12
Jan

Though more people are getting covered thanks to the Affordable Care Act – more than 3 million people have selected plans through the federal exchange through Dec. 15, according to the U.S. Department of Health and Human Services – being covered is coming at a price, particularly among individuals who have health insurance through their employee benefits.

In 37 states, household are devoting 20 percent of their annual income toward health insurance costs, according to newly released data from the nonprofit organization The Commonwealth Fund. A decade ago, just 4 percent of state residents were putting $1 in every $5 toward the cost of health care.

The study, titled "State Trends in the Cost of Employer Health Insurance," used federal health coverage data spanning between 2003 and 2013 from all 50 states. Researchers from The Commonwealth Fund found that in each state over that 10-year period, health insurance costs rose faster than incomes, with the biggest increase evident in the South.

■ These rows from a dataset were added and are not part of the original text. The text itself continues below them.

Context: an optimization exercise on an open-source flow, tuned for small area and a short achievable clock period. The choices shown serve that exercise and are no tape-out recipe. Only simulation tests tie the RTL to the original design; equivalence was not proved. Power figures rest on the tool's default switching activity, not on a simulated workload.

==> amber <==
// windlass_mac
module windlass_mac (
    input  wire        clk,
    input  wire        rst,
    input  wire        in_valid,
    input  wire        in_last,
    input  wire [31:0] in_a,
    input  wire [31:0] in_s,
    output reg         out_valid,
    output reg  [63:0] out_c
);
export LEC_CHECK = 0
export CAP_MARGIN = 20
export CORE_MARGIN = 2
export CORE_UTILIZATION = 40
export SLEW_MARGIN = 20
export SYNTH_HIERARCHICAL = 1
export SYNTH_MINIMUM_KEEP_SIZE = 0
create_clock -name core_clock -period 11.0 [get_ports {clk}]
standard.sh (not shown) runs the stock make flow with config.mk's settings and CLKGATE_MAP_FILE= SYNTH_SCRIPT=/design/flow/synth_recipe.tcl, a recipe that flattens the netlist after the stock synthesis.
==> flow/flow/run.sh <==
#!/bin/bash
# Layout flow: the standard synthesis, unchanged, then the standard ORFS
# steps (floorplan to finish) with different repair settings:
#   - up to and including CTS, timing repair aims at the setup margin in
#     flow/margin.txt, so that the resizer works the design towards a shorter
#     period than the clock's; after CTS (global route onwards) it aims at the
#     margin in flow/margin_route.txt;
#   - extra make variables from flow/args.txt, one per line (resizer and
#     port-buffer options).
# The clock, the SDC and the design are the standard flow's. Each step's full output is
# in orfs/logs/ (ORFS's own logs) and in synth.log / cts.log / layout.log here.
set -uo pipefail
MARGIN=$(cat flow/margin.txt)
MARGIN_ROUTE=$(cat flow/margin_route.txt)
mapfile -t EXTRA < flow/args.txt
bash standard.sh synth > synth.log 2>&1 || exit 1
bash standard.sh SETUP_SLACK_MARGIN=$MARGIN TNS_END_PERCENT=100 "${EXTRA[@]}" cts > cts.log 2>&1 || exit 1
bash standard.sh SETUP_SLACK_MARGIN=$MARGIN_ROUTE TNS_END_PERCENT=100 "${EXTRA[@]}" finish > layout.log 2>&1
==> flow/flow/args.txt <==
MATCH_CELL_FOOTPRINT=0
BUFFER_PORTS_ARGS=-buffer_cell sky130_fd_sc_hd__buf_2
==> flow/flow/margin.txt <==
7.6
==> flow/flow/margin_route.txt <==
0
==> inputs of raven, as changes to amber <==
CORE_UTILIZATION = 55   (was 40)
==> inputs of juniper, as changes to amber <==
CORE_UTILIZATION = 55   (was 40)
CTS_CLUSTER_SIZE = 24   (was default)
==> notes <==
Flip-flop and latch count is the same in raven and juniper. In critical path depth, juniper and amber do not differ. Total power, highest first: amber, juniper, raven. First-iteration DRC count: amber < raven < juniper. Register-to-register slack, lowest first: juniper, raven, amber. Fmax: raven is higher than juniper (0.56%). Of amber and juniper, amber has the higher clock power (gap about 3%, measured against juniper). Against juniper, the combinational power of amber is smaller by about 0.5%. Final area: amber > raven > juniper. In raven the sequential share of layout area is higher than in amber, by 0.29 points.
Background: an optimization exercise with open tools, aiming at small area and a short achievable clock period. Do not read the settings as production practice. Only simulation tests tie the RTL to the original design; equivalence was not proved.

## dec79_codec
module dec79_codec (
    input  wire        clk,
    input  wire        rst,             
    input  wire        enc_in_valid,
    input  wire [63:0] enc_in_data,
    output wire        enc_out_valid,
    output wire [78:0] enc_out_word,
    input  wire        dec_in_valid,
    input  wire [78:0] dec_in_word,
    output wire        dec_out_valid,
    output wire [78:0] dec_out_word,
    output wire [1:0]  dec_out_nfix,
    output wire        dec_out_uncorr
);
function automatic [6:0] gf_mul(input [6:0] a, input [6:0] b);
    reg [6:0] acc;
    reg [6:0] sh;
    integer i;
    begin
        acc = 7'd0;
        sh  = a;
        for (i = 0; i < 7; i = i + 1) begin
            if (b[i])
                acc = acc ^ sh;
            sh = {sh[5:0], 1'b0} ^ (sh[6] ? 7'b0001001 : 7'b0000000);
        end
        gf_mul = acc;
    end
endfunction
localparam [128*7-1:0] INV3 = {
    7'h0d, 7'h74, 7'h30, 7'h3c, 7'h68, 7'h1b, 7'h76, 7'h0f,
    7'h54, 7'h7e, 7'h4a, 7'h3f, 7'h06, 7'h29, 7'h43, 7'h23,
  ...
Size: roughly 1700 cells after synthesis.
Settings: LEC_CHECK=0, CAP_MARGIN=20, CORE_MARGIN=2, CORE_UTILIZATION=60, CTS_CLUSTER_DIAMETER=120, CTS_CLUSTER_SIZE=24, PLACE_DENSITY=0.75, SETUP_SLACK_MARGIN=0.4, SLEW_MARGIN=20; clock period 22.0 ns.
standard.sh (not shown) runs the stock make flow with config.mk's settings and CLKGATE_MAP_FILE= SYNTH_SCRIPT=/design/flow/synth_recipe.tcl, a recipe that flattens the netlist after the stock synthesis.
==> flow/flow/run.sh <==
#!/bin/bash
MARGIN=16.5
W=$PWD
{
  echo "proc abc {args} { set i [lsearch -exact \$args -script]; if {\$i >= 0} { lset args [expr {\$i + 1}] $W/flow/abc.script }; yosys abc {*}\$args }"
  cat synth_recipe.tcl
} > own_synth.tcl
export BUFFER_PORTS_ARGS="-buffer_cell sky130_fd_sc_hd__buf_1"
export CTS_ARGS="-sink_clustering_enable -repair_clock_nets -sink_clustering_size 16 -sink_clustering_max_diameter 80 -buf_list sky130_fd_sc_hd__clkbuf_8 -root_buf sky130_fd_sc_hd__clkbuf_16"
sed -e "s/SETUP_SLACK_MARGIN=[-0-9.]*/SETUP_SLACK_MARGIN=$MARGIN/" \
    -e "s#SYNTH_SCRIPT=[^ ]*#SYNTH_SCRIPT=$W/own_synth.tcl#" standard.sh > own_standard.sh
bash own_standard.sh > standard.log 2>&1
==> flow/flow/abc.script <==
strash
dc2
dch
map -a
mfs
map -a
topo
==> next run, changes <==
==> flow/flow/run.sh (replaced) <==
#!/bin/bash
MARGIN=16.5
W=$PWD
{
  echo "proc abc {args} { set i [lsearch -exact \$args -script]; if {\$i >= 0} { lset args [expr {\$i + 1}] $W/flow/abc.script }; yosys abc {*}\$args }"
  cat synth_recipe.tcl
} > own_synth.tcl
export BUFFER_PORTS_ARGS="-buffer_cell sky130_fd_sc_hd__buf_1"
sed -e "s/SETUP_SLACK_MARGIN=[-0-9.]*/SETUP_SLACK_MARGIN=$MARGIN/" \
    -e "s#SYNTH_SCRIPT=[^ ]*#SYNTH_SCRIPT=$W/own_synth.tcl#" standard.sh > own_standard.sh
bash own_standard.sh > standard.log 2>&1
What happened: Critical path depth is unchanged. Via count barely changes. Flip-flop and latch count does not change. Non-clock buffer count went up by 1. Area after synthesis does not change. Design area barely changes. Global-route usage hardly moves.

Sara Collins, co-author of the report and Commonwealth Fund vice president, noted that one positive issue to take away from the study is that the rise in costs moderated.

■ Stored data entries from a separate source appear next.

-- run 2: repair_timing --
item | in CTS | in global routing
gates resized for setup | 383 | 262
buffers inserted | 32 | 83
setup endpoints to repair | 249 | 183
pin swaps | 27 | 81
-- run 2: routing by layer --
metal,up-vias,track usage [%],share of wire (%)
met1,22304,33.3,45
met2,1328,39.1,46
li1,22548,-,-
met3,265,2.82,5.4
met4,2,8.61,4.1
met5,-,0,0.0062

"Growth in employer premiums and deductibles slowed in many states after passage of the Affordable Care Act," said Collins. "However, slow wage growth means working families in every state are being squeezed by health care costs."

The most substantial slowdown in premium growth was found in Arizona, Delaware, Florida, Louisiana, Maine, Nebraska, Rhode Island, Virginia and four others states. Meanwhile, in places like West Virginia, Maryland, Indiana and Colorado, premiums grew by 6 percent or more, the report revealed.

"This report shows that national patterns of growing health cost burdens on workers are mirrored in every state," said David Blumenthal, the nonprofit group's president. "Out-of-pocket costs are up in most states and incomes are not keeping pace."

He added that even though more people may be covered, higher costs are concerning, as some people who need to be seen by a doctor may opt to go without it in order to avoid the financial expense.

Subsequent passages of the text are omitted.